Your answer should consist solely of the lines from the first line of the data through the line with "export CAP_MARGIN = 40", each reproduced exactly.
START Task material
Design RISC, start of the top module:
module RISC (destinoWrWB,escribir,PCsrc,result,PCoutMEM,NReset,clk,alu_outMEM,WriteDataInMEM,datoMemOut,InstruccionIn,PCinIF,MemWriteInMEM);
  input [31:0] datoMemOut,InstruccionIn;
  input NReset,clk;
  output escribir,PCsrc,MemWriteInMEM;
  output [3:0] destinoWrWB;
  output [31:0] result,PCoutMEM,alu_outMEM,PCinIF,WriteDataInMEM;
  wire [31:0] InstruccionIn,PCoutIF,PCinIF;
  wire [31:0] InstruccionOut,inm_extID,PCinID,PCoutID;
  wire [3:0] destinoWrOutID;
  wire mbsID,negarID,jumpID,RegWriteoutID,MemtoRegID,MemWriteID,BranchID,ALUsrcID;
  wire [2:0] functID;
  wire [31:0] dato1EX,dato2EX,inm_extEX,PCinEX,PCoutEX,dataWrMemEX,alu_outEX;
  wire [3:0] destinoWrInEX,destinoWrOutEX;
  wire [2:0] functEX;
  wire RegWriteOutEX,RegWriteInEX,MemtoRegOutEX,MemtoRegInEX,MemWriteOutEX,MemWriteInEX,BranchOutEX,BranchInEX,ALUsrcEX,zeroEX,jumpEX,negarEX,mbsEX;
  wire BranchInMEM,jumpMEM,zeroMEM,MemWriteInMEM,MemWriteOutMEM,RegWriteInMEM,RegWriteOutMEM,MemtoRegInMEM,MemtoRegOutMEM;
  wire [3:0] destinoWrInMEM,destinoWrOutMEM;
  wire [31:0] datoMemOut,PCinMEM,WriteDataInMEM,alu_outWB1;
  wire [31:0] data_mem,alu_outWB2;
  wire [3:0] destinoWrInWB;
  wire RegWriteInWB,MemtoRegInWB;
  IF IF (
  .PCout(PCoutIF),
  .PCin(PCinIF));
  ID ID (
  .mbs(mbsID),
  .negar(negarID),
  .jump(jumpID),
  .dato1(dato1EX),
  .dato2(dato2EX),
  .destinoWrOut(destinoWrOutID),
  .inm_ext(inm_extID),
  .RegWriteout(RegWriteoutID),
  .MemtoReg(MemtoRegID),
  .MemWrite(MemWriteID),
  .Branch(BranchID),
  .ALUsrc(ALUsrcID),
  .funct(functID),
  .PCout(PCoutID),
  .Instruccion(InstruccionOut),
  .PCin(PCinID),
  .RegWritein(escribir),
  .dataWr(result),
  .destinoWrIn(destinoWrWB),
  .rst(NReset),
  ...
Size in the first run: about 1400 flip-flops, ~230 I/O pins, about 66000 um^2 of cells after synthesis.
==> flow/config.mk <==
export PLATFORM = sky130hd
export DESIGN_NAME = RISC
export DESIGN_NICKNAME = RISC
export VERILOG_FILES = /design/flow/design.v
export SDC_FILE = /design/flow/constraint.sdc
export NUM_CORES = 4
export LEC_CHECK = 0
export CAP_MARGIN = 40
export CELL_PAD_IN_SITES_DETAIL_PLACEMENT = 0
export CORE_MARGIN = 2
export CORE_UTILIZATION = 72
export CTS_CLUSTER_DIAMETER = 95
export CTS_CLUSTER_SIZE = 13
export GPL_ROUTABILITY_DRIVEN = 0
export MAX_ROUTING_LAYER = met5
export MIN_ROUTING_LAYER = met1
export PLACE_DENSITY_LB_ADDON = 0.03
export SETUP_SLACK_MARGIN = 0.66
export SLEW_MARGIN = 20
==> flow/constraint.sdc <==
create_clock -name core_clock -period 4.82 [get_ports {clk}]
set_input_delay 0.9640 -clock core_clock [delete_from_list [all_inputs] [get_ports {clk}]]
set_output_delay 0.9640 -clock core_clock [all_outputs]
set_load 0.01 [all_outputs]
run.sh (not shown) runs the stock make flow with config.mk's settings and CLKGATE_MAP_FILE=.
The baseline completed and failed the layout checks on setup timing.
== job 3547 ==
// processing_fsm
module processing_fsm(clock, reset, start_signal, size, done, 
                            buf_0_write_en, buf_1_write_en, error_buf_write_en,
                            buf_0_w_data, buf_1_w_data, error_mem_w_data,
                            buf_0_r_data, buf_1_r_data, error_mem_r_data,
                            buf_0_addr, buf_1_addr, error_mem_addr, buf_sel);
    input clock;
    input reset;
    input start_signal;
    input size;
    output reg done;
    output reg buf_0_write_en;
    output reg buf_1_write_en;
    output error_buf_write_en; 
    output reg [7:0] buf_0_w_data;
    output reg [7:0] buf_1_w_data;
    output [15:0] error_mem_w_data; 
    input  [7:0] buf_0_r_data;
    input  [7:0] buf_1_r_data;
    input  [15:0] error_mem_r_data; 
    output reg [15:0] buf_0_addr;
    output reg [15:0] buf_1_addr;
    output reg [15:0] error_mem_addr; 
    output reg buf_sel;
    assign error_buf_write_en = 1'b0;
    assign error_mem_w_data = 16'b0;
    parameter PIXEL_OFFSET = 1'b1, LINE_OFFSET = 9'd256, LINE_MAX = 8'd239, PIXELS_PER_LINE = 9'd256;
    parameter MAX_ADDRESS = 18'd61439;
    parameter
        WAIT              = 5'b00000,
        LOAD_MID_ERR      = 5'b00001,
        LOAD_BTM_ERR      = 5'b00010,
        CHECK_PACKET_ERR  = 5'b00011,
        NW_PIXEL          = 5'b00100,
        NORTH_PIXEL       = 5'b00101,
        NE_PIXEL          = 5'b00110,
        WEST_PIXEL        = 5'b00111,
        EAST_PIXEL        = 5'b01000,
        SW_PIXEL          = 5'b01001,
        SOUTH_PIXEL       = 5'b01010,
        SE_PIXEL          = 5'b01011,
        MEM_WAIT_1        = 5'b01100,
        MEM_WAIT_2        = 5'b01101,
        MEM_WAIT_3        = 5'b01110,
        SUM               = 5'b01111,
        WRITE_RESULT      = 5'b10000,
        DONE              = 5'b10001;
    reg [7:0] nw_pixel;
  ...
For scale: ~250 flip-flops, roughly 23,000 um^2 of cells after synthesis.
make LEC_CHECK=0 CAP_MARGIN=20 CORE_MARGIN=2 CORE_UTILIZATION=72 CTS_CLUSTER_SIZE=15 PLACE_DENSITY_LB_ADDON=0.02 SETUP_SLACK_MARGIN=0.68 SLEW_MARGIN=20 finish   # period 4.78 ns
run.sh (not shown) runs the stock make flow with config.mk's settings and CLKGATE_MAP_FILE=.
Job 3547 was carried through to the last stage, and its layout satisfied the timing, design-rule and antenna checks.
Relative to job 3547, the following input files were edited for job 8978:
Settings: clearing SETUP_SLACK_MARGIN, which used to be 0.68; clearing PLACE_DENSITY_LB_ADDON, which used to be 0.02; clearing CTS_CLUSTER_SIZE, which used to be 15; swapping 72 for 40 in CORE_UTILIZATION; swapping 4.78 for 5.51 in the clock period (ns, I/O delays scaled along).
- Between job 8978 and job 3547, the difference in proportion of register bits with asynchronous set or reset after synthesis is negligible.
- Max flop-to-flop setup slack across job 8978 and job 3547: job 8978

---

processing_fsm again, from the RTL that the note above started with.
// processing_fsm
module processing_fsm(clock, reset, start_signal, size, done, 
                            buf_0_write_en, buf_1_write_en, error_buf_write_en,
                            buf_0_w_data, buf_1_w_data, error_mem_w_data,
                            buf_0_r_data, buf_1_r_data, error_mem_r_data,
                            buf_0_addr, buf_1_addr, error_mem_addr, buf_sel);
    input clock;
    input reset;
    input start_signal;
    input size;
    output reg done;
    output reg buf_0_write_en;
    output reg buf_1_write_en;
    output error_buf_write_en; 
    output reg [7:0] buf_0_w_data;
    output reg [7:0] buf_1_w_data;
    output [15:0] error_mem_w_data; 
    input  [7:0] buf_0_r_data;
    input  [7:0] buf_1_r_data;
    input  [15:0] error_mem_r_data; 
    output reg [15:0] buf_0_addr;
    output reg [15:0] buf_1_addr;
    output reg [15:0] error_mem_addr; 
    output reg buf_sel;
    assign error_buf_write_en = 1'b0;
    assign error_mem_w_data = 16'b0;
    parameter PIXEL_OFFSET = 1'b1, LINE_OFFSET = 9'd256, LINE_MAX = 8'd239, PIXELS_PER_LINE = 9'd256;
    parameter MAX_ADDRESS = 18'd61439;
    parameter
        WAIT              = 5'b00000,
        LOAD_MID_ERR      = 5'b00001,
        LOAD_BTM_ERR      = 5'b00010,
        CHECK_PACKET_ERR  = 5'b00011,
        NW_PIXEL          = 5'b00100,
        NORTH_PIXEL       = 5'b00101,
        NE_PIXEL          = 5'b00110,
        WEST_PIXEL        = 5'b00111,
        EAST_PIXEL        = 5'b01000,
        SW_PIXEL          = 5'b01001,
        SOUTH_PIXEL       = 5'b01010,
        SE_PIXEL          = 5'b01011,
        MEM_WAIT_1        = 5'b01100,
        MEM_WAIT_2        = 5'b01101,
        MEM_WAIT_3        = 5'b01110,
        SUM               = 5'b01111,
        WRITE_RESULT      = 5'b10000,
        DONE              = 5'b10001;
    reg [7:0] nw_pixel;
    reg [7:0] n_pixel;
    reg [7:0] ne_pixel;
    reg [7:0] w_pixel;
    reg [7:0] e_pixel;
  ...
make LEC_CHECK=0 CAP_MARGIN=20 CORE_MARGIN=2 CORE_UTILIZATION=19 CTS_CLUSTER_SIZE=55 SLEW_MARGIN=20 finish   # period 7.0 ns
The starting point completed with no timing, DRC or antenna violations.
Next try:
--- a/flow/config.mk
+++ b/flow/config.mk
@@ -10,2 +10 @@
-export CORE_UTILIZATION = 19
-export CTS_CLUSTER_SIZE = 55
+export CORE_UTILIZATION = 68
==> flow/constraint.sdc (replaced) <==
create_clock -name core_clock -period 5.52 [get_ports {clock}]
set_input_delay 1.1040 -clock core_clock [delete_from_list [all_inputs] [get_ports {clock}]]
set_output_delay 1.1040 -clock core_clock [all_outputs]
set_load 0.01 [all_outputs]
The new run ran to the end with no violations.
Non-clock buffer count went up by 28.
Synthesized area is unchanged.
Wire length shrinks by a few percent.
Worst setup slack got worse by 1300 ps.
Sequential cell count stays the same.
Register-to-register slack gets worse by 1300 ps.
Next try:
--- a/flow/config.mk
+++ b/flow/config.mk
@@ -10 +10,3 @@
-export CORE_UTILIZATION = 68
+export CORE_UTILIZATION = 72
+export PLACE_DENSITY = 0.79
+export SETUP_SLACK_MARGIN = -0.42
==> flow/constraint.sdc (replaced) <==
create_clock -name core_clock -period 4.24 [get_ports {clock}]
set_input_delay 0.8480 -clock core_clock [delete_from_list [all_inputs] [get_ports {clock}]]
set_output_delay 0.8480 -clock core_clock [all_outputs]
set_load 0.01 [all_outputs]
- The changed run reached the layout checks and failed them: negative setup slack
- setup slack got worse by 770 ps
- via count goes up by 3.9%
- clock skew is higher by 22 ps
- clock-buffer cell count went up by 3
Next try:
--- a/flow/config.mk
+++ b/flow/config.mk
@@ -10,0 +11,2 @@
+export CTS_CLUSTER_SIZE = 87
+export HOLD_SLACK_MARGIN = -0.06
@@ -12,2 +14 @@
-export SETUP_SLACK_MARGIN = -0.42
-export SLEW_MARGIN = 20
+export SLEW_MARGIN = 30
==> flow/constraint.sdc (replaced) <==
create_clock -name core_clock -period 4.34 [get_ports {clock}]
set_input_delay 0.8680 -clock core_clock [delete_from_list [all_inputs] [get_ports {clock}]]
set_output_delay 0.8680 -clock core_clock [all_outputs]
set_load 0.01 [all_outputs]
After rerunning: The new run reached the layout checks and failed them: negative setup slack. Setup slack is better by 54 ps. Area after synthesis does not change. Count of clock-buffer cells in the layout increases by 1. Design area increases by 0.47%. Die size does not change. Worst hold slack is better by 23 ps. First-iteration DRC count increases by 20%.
END Task material
→ Your response
Design RISC, start of the top module:
module RISC (destinoWrWB,escribir,PCsrc,result,PCoutMEM,NReset,clk,alu_outMEM,WriteDataInMEM,datoMemOut,InstruccionIn,PCinIF,MemWriteInMEM);
  input [31:0] datoMemOut,InstruccionIn;
  input NReset,clk;
  output escribir,PCsrc,MemWriteInMEM;
  output [3:0] destinoWrWB;
  output [31:0] result,PCoutMEM,alu_outMEM,PCinIF,WriteDataInMEM;
  wire [31:0] InstruccionIn,PCoutIF,PCinIF;
  wire [31:0] InstruccionOut,inm_extID,PCinID,PCoutID;
  wire [3:0] destinoWrOutID;
  wire mbsID,negarID,jumpID,RegWriteoutID,MemtoRegID,MemWriteID,BranchID,ALUsrcID;
  wire [2:0] functID;
  wire [31:0] dato1EX,dato2EX,inm_extEX,PCinEX,PCoutEX,dataWrMemEX,alu_outEX;
  wire [3:0] destinoWrInEX,destinoWrOutEX;
  wire [2:0] functEX;
  wire RegWriteOutEX,RegWriteInEX,MemtoRegOutEX,MemtoRegInEX,MemWriteOutEX,MemWriteInEX,BranchOutEX,BranchInEX,ALUsrcEX,zeroEX,jumpEX,negarEX,mbsEX;
  wire BranchInMEM,jumpMEM,zeroMEM,MemWriteInMEM,MemWriteOutMEM,RegWriteInMEM,RegWriteOutMEM,MemtoRegInMEM,MemtoRegOutMEM;
  wire [3:0] destinoWrInMEM,destinoWrOutMEM;
  wire [31:0] datoMemOut,PCinMEM,WriteDataInMEM,alu_outWB1;
  wire [31:0] data_mem,alu_outWB2;
  wire [3:0] destinoWrInWB;
  wire RegWriteInWB,MemtoRegInWB;
  IF IF (
  .PCout(PCoutIF),
  .PCin(PCinIF));
  ID ID (
  .mbs(mbsID),
  .negar(negarID),
  .jump(jumpID),
  .dato1(dato1EX),
  .dato2(dato2EX),
  .destinoWrOut(destinoWrOutID),
  .inm_ext(inm_extID),
  .RegWriteout(RegWriteoutID),
  .MemtoReg(MemtoRegID),
  .MemWrite(MemWriteID),
  .Branch(BranchID),
  .ALUsrc(ALUsrcID),
  .funct(functID),
  .PCout(PCoutID),
  .Instruccion(InstruccionOut),
  .PCin(PCinID),
  .RegWritein(escribir),
  .dataWr(result),
  .destinoWrIn(destinoWrWB),
  .rst(NReset),
  ...
Size in the first run: about 1400 flip-flops, ~230 I/O pins, about 66000 um^2 of cells after synthesis.
==> flow/config.mk <==
export PLATFORM = sky130hd
export DESIGN_NAME = RISC
export DESIGN_NICKNAME = RISC
export VERILOG_FILES = /design/flow/design.v
export SDC_FILE = /design/flow/constraint.sdc
export NUM_CORES = 4
export LEC_CHECK = 0
export CAP_MARGIN = 40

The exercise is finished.